Bens com Destinação Particular ou Bem de Família. A destinação voluntária, ou por ato de vontade. Limites da isenção de execução por dívidas

Naturalmente, concretizada a instituição, fica o bem de família imune a possíveis constrições, por dívidas dos favorecidos formadas posteriormente ao ato, exceto as relativas aos tributos do imóvel e às despesas de condomínio. Este o comando do art. 1.715: “O bem de família é isento de execução por dívidas posteriores à sua instituição, salvo as que provierem de tributos relativos ao prédio, ou de despesas de condomínio”. Nesta previsão, todas as obrigações que recaírem nas pessoas abrigadas pelo instituto, não importando a espécie ou natureza, com exceção das duas referidas no art. 1.715, não terão força executória nos bens inoculados pelo instituto.

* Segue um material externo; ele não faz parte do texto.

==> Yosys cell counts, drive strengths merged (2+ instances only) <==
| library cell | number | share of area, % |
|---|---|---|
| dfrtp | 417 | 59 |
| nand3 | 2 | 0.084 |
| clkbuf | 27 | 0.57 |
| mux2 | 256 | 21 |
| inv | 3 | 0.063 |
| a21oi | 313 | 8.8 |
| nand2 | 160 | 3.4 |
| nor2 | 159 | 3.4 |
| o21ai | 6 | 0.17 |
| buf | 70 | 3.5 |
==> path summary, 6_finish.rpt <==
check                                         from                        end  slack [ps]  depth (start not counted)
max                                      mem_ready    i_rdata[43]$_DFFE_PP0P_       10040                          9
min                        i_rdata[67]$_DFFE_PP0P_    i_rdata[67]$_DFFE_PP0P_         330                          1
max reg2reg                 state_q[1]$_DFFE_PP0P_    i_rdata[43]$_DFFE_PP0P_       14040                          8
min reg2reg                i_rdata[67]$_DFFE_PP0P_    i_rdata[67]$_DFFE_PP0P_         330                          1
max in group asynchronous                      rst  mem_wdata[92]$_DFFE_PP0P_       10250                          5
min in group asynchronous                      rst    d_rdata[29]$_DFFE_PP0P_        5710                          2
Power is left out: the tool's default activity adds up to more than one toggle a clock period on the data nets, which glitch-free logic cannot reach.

Mesmo as dívidas de alimentos, as tributárias não relativas ao prédio, as privilegiadas por outras garantias desavisadamente formalizadas, as trabalhistas, não derrogam o benefício que se instituiu.
No tocante às dívidas anteriores, com o Código de 2002, simplesmente o bem de família fica imune a dívidas posteriores, e não quanto às anteriores, facultando-se, em havendo, a conversão de qualquer bem em dinheiro, para o devido pagamento.
O parágrafo único do art. 1.715, embora de difícil incidência prática, inclui em outro bem de família ou em títulos da dívida pública, facultando-se ao juiz ordenar outra forma de aplicação mais vantajosa, eventuais saldos que sobrarem na execução ou cobrança de tributos incidentes no imóvel ou de despesas de condomínio: “No caso de execução por dívidas referidas neste artigo, o saldo existente será aplicado em outro prédio, como bem de família, ou em títulos da dívida pública, para sustento familiar, salvo se motivos relevantes aconselharem outra solução, a critério do juiz”.
A isenção de execução de dívidas é perene, durando até viverem os cônjuges ou companheiros e, na falta destes, enquanto não atingirem a maioridade os filhos. Assim dispõe o Código Civil no art. 1.716: “A isenção de que trata o artigo antecedente durará enquanto viver um dos cônjuges, ou, na falta destes, até que os filhos completem sua maioridade”.